* What is required *
What you return should be the lines from the first line of the records below through the line holding "logic [3:0] r_settle;", unchanged.

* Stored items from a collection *
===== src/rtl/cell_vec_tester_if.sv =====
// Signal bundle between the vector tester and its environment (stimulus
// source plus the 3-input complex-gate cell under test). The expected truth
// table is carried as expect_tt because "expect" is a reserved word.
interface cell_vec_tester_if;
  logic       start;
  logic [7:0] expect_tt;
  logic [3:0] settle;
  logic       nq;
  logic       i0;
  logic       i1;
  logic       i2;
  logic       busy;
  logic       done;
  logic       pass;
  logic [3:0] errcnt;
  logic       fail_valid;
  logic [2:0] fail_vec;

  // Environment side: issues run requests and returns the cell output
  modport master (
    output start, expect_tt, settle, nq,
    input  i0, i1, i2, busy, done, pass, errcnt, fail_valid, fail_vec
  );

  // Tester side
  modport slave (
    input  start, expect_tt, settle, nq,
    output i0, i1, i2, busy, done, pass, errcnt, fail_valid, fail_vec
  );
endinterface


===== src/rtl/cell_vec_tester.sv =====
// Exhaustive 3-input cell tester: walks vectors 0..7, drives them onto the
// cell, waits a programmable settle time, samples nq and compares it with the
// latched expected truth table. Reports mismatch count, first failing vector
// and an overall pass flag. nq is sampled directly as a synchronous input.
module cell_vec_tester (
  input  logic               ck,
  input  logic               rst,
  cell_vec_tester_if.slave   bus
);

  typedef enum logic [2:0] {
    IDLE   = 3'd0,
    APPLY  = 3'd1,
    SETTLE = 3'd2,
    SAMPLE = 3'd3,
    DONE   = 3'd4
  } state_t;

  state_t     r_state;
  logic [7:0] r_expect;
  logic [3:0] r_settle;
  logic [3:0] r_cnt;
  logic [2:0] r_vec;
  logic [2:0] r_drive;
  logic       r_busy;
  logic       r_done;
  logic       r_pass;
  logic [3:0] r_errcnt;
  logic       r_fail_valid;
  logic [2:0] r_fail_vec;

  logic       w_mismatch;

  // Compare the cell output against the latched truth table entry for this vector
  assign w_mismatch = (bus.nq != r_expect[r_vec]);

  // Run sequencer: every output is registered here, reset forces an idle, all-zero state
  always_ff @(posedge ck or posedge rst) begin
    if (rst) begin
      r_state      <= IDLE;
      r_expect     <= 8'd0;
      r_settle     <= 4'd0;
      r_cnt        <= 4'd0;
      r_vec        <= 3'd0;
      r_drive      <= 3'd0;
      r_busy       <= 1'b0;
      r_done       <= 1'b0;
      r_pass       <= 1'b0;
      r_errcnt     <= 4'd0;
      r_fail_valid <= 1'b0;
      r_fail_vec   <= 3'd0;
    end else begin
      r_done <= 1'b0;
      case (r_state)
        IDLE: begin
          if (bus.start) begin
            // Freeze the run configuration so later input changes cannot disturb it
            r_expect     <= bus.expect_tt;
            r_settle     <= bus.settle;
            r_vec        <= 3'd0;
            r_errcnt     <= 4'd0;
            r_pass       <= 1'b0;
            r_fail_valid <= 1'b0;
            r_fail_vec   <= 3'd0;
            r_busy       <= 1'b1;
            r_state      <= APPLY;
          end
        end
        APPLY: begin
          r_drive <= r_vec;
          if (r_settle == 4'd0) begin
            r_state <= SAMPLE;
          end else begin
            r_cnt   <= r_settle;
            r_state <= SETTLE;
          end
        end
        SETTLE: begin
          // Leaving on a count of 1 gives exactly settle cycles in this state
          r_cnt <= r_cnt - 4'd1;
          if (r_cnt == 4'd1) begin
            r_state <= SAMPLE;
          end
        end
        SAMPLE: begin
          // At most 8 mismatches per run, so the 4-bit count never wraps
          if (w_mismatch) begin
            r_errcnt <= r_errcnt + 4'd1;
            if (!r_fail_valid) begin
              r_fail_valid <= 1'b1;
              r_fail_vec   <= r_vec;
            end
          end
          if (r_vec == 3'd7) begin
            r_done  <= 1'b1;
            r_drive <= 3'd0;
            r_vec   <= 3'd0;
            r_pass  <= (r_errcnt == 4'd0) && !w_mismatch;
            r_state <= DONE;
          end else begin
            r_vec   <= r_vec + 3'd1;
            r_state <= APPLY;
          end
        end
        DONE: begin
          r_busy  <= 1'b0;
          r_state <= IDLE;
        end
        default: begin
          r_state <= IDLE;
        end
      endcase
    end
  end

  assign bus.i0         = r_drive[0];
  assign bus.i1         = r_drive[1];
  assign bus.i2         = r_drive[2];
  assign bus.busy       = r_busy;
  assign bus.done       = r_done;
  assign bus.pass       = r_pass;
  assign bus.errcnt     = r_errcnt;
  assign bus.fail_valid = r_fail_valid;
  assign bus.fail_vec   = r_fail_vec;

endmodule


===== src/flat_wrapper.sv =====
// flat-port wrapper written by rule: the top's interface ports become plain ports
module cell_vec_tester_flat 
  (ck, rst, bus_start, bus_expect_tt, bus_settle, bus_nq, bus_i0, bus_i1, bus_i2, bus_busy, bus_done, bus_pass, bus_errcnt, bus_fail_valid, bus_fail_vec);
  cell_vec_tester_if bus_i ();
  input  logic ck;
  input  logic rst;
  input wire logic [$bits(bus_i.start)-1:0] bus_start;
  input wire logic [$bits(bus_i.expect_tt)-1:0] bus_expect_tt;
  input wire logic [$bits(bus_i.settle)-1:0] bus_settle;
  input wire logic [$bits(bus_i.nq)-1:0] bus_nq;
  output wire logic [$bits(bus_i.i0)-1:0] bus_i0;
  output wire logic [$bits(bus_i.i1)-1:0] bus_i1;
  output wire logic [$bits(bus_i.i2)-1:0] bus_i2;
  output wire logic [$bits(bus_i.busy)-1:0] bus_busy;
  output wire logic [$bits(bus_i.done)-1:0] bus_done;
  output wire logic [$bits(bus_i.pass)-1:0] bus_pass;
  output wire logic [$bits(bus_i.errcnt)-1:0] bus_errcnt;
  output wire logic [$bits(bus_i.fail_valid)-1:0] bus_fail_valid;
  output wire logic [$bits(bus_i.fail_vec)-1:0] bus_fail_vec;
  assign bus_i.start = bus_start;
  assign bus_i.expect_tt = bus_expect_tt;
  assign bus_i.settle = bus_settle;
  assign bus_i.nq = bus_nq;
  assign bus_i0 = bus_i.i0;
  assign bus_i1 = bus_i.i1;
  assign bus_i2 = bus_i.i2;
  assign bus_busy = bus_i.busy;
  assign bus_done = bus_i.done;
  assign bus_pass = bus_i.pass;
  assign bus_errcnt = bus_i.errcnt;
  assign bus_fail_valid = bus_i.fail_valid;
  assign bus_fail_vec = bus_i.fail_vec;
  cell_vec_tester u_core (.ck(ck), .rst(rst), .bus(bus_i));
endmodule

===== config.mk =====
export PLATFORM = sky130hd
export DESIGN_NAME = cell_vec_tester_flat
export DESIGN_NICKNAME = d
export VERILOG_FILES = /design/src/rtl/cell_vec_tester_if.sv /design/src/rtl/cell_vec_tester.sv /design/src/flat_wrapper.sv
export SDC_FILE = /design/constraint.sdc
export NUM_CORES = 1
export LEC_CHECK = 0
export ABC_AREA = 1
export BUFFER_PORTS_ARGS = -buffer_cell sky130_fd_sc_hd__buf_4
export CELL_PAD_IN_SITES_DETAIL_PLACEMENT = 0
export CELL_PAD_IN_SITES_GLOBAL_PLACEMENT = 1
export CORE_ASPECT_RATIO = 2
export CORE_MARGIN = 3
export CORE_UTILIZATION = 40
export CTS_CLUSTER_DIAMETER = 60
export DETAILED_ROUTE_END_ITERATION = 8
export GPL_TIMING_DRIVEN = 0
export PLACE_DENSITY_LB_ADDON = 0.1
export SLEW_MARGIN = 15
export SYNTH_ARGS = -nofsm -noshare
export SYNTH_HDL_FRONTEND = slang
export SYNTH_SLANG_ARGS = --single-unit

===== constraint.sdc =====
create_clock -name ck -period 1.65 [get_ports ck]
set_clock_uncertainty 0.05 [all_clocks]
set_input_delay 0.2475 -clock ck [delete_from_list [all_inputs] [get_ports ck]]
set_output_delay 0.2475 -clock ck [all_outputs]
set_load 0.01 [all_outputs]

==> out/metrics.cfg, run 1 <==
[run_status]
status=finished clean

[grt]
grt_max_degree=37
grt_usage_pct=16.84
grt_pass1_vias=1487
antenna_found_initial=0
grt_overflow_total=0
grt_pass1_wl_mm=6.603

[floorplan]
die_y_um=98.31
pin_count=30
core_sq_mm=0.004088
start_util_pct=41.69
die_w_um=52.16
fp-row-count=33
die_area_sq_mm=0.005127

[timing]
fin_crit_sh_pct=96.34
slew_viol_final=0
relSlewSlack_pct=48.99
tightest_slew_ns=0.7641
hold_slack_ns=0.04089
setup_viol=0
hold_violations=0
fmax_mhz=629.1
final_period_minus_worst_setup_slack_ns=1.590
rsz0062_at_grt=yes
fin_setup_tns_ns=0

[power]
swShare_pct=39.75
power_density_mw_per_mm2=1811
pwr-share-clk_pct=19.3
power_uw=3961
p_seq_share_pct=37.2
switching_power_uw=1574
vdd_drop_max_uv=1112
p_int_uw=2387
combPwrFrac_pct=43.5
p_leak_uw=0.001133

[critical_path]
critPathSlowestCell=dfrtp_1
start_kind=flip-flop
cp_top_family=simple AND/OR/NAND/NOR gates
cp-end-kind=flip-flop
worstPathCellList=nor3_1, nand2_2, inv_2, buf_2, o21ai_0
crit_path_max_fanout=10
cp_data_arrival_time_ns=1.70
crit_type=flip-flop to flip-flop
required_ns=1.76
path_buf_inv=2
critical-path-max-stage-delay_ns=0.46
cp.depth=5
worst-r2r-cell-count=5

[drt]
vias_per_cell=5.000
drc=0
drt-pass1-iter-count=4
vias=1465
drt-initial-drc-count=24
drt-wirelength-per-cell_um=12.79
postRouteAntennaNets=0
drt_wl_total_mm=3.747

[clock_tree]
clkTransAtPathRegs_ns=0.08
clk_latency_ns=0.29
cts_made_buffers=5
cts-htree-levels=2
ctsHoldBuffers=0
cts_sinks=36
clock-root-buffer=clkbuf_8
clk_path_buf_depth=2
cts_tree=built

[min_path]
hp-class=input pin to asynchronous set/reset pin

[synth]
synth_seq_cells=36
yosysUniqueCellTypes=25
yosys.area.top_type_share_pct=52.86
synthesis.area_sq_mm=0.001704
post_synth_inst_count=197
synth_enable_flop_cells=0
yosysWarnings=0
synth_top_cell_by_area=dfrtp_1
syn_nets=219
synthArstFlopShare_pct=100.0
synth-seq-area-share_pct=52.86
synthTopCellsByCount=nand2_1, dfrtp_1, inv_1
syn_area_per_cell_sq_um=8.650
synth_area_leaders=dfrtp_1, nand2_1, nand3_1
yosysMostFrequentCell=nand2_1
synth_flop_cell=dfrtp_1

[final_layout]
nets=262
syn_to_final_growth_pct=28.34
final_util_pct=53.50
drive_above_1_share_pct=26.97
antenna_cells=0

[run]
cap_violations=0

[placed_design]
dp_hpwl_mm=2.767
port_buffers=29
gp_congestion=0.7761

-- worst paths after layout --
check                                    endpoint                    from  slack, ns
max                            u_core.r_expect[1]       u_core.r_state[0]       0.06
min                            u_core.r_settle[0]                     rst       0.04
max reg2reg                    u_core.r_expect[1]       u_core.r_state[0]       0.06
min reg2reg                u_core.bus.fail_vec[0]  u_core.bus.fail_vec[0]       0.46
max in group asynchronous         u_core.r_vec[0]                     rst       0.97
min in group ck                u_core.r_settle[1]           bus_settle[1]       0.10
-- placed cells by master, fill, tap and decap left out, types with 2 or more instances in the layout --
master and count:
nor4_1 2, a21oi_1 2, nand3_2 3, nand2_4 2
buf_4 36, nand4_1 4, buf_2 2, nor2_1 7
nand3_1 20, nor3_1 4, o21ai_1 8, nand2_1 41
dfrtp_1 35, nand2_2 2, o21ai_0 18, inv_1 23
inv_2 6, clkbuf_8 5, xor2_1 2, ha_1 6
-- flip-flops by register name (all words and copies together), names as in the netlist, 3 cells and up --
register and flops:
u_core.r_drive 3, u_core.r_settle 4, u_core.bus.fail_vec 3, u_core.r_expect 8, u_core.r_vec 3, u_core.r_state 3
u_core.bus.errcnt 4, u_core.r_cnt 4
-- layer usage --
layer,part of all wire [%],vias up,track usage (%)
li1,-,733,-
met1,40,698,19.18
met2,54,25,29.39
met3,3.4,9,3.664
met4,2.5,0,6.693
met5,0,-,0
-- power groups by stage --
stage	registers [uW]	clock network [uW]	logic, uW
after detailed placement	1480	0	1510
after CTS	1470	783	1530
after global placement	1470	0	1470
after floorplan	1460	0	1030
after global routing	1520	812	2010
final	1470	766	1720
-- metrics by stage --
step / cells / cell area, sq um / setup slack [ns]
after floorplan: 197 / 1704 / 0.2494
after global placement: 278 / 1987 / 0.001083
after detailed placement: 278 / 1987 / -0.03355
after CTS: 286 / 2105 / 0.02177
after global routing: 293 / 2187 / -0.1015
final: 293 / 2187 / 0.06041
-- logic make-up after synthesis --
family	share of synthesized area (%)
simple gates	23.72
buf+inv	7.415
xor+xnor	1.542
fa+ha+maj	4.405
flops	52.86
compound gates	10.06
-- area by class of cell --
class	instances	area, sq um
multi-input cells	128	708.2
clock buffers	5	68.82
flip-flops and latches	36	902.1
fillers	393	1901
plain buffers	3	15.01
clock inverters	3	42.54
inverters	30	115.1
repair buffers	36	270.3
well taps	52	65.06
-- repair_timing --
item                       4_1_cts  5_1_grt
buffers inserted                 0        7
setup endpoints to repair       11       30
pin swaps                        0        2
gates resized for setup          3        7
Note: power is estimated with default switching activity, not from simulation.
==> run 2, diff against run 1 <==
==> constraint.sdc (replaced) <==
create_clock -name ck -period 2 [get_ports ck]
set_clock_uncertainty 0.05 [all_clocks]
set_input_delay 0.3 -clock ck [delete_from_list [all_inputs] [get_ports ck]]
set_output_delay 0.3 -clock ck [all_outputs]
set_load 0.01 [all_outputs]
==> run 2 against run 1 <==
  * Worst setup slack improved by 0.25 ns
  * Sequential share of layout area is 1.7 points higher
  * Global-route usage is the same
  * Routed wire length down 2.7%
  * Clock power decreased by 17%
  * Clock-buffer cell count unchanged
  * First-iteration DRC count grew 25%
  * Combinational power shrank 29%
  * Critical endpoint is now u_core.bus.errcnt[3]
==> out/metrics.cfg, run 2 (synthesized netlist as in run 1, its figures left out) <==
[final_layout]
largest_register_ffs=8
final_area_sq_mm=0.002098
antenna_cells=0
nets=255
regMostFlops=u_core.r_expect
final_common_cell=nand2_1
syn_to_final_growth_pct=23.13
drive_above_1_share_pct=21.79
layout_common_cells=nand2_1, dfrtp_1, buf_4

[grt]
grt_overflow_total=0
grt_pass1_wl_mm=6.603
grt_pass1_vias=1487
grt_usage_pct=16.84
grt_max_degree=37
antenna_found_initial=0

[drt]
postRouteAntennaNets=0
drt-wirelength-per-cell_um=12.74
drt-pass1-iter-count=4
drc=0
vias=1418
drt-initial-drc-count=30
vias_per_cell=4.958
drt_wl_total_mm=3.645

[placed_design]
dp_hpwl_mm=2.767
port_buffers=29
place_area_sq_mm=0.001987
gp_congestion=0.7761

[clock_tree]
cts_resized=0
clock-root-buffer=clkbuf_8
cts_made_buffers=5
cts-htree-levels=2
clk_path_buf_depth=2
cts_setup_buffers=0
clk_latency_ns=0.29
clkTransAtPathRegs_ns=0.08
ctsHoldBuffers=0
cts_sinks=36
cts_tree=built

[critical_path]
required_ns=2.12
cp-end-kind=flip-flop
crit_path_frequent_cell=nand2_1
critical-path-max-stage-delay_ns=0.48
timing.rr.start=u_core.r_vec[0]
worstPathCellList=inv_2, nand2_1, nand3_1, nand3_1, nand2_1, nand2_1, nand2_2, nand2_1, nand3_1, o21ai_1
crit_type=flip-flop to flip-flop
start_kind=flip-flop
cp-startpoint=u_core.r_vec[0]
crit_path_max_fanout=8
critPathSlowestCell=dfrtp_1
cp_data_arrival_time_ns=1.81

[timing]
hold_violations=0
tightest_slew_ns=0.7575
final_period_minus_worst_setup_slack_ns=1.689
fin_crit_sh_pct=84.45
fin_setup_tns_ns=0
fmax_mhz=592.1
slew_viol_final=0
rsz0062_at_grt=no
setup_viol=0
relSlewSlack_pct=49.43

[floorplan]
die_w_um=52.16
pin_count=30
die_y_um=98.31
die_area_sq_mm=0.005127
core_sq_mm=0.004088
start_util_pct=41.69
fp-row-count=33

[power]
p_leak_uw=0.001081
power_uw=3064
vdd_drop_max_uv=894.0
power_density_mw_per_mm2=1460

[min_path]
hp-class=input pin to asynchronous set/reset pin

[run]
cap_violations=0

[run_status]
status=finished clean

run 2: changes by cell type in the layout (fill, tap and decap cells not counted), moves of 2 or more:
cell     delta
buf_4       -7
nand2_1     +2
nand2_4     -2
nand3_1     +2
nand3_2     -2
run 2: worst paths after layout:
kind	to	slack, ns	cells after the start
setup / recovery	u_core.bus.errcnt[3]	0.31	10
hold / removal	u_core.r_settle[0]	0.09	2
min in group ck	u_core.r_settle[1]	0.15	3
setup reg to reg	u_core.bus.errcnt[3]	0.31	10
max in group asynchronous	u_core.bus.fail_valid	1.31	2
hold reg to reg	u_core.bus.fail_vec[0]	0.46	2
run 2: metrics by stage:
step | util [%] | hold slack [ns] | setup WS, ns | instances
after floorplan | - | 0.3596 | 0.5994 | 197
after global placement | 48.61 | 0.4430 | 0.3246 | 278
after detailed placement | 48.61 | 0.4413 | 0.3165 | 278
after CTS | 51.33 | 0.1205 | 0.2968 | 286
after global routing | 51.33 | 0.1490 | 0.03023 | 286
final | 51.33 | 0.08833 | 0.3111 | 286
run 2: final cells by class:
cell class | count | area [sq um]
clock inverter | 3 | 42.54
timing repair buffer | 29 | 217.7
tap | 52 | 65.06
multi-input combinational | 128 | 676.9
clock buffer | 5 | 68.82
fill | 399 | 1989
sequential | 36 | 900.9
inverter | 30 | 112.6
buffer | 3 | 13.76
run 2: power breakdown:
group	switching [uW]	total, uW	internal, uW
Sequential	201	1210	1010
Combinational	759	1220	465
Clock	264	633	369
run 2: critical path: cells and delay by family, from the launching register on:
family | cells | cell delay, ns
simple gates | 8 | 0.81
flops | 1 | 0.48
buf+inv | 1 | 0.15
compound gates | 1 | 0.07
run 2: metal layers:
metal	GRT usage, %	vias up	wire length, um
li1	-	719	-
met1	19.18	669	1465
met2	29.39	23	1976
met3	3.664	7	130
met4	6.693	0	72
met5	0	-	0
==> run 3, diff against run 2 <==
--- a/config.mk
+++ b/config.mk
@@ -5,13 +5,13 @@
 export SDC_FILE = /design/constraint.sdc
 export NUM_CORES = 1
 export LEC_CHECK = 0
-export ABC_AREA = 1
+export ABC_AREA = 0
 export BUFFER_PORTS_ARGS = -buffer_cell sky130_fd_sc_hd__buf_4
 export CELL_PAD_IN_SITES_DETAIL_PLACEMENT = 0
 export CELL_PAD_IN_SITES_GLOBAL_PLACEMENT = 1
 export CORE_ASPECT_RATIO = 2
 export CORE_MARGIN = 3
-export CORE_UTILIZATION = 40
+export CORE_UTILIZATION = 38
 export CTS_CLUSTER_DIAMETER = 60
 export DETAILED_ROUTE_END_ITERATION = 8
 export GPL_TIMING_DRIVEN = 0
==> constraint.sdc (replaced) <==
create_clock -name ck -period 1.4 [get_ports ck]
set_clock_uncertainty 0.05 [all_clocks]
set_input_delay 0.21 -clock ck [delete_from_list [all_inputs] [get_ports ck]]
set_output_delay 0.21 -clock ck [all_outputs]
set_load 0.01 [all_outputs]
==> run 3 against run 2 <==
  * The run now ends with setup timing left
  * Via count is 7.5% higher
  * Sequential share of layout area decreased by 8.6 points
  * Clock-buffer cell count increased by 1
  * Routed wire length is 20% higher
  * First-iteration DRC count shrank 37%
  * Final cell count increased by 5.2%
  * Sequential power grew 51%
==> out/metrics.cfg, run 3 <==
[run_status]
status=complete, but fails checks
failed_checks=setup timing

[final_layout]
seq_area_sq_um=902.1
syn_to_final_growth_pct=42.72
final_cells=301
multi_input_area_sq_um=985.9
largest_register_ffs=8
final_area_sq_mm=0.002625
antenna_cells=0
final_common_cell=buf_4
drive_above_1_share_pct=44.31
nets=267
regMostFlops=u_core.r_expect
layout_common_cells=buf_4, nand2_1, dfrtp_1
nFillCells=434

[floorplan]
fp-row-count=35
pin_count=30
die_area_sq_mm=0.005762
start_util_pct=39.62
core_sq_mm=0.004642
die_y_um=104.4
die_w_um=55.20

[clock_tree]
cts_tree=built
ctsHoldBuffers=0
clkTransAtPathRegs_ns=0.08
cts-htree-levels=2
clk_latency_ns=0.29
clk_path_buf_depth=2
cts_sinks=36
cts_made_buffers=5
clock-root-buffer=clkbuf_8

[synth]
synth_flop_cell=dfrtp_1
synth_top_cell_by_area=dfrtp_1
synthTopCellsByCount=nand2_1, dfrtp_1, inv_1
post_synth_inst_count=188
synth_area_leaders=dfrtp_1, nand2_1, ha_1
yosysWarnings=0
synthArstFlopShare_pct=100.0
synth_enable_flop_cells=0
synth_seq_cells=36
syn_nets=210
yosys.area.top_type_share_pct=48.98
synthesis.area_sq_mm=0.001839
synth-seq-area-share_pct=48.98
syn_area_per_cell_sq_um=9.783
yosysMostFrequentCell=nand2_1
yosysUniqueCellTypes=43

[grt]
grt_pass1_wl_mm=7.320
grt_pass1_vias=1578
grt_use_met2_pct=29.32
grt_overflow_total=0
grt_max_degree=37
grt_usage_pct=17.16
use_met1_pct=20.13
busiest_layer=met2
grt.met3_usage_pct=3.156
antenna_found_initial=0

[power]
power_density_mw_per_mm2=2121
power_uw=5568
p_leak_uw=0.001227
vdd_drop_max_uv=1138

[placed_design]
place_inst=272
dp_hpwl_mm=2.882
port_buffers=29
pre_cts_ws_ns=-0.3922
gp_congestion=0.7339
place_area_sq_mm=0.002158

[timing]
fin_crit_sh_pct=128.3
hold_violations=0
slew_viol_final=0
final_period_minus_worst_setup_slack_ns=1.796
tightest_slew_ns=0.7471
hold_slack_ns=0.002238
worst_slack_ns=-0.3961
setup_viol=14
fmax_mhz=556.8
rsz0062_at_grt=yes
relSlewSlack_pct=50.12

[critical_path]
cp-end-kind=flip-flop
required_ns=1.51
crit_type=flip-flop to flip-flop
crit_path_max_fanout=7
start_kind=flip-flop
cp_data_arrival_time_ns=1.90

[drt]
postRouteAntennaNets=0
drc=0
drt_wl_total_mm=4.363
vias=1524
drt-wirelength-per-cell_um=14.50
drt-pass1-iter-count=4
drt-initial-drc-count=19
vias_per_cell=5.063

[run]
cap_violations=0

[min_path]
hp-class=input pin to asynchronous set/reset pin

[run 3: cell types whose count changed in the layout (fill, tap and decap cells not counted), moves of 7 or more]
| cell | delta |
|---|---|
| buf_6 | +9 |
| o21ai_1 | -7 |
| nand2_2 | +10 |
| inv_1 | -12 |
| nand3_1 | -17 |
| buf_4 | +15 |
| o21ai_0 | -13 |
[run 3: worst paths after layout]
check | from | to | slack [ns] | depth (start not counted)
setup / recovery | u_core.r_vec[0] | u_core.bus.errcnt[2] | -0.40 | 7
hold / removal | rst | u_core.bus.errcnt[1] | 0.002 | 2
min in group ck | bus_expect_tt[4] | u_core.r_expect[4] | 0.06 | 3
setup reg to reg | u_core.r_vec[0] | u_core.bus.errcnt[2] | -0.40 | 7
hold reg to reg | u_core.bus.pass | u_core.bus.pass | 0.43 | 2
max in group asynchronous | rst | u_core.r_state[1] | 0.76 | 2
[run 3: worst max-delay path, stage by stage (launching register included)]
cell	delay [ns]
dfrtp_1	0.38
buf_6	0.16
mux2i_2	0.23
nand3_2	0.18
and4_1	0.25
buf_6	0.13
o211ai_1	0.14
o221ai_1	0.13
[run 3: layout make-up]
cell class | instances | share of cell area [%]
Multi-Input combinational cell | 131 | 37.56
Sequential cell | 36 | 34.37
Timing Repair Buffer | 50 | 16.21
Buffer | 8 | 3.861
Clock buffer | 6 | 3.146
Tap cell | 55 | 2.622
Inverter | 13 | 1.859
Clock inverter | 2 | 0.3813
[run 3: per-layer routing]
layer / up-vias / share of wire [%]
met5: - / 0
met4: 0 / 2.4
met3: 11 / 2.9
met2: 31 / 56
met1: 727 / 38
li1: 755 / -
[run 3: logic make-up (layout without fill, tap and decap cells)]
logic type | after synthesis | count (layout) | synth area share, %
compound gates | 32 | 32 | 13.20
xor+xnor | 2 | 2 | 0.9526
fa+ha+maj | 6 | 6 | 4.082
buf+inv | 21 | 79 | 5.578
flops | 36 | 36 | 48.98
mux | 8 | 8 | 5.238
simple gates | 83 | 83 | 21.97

* Exercise output *
===== src/rtl/cell_vec_tester_if.sv =====
// Signal bundle between the vector tester and its environment (stimulus
// source plus the 3-input complex-gate cell under test). The expected truth
// table is carried as expect_tt because "expect" is a reserved word.
interface cell_vec_tester_if;
  logic       start;
  logic [7:0] expect_tt;
  logic [3:0] settle;
  logic       nq;
  logic       i0;
  logic       i1;
  logic       i2;
  logic       busy;
  logic       done;
  logic       pass;
  logic [3:0] errcnt;
  logic       fail_valid;
  logic [2:0] fail_vec;

  // Environment side: issues run requests and returns the cell output
  modport master (
    output start, expect_tt, settle, nq,
    input  i0, i1, i2, busy, done, pass, errcnt, fail_valid, fail_vec
  );

  // Tester side
  modport slave (
    input  start, expect_tt, settle, nq,
    output i0, i1, i2, busy, done, pass, errcnt, fail_valid, fail_vec
  );
endinterface


===== src/rtl/cell_vec_tester.sv =====
// Exhaustive 3-input cell tester: walks vectors 0..7, drives them onto the
// cell, waits a programmable settle time, samples nq and compares it with the
// latched expected truth table. Reports mismatch count, first failing vector
// and an overall pass flag. nq is sampled directly as a synchronous input.
module cell_vec_tester (
  input  logic               ck,
  input  logic               rst,
  cell_vec_tester_if.slave   bus
);

  typedef enum logic [2:0] {
    IDLE   = 3'd0,
    APPLY  = 3'd1,
    SETTLE = 3'd2,
    SAMPLE = 3'd3,
    DONE   = 3'd4
  } state_t;

  state_t     r_state;
  logic [7:0] r_expect;
  logic [3:0] r_settle;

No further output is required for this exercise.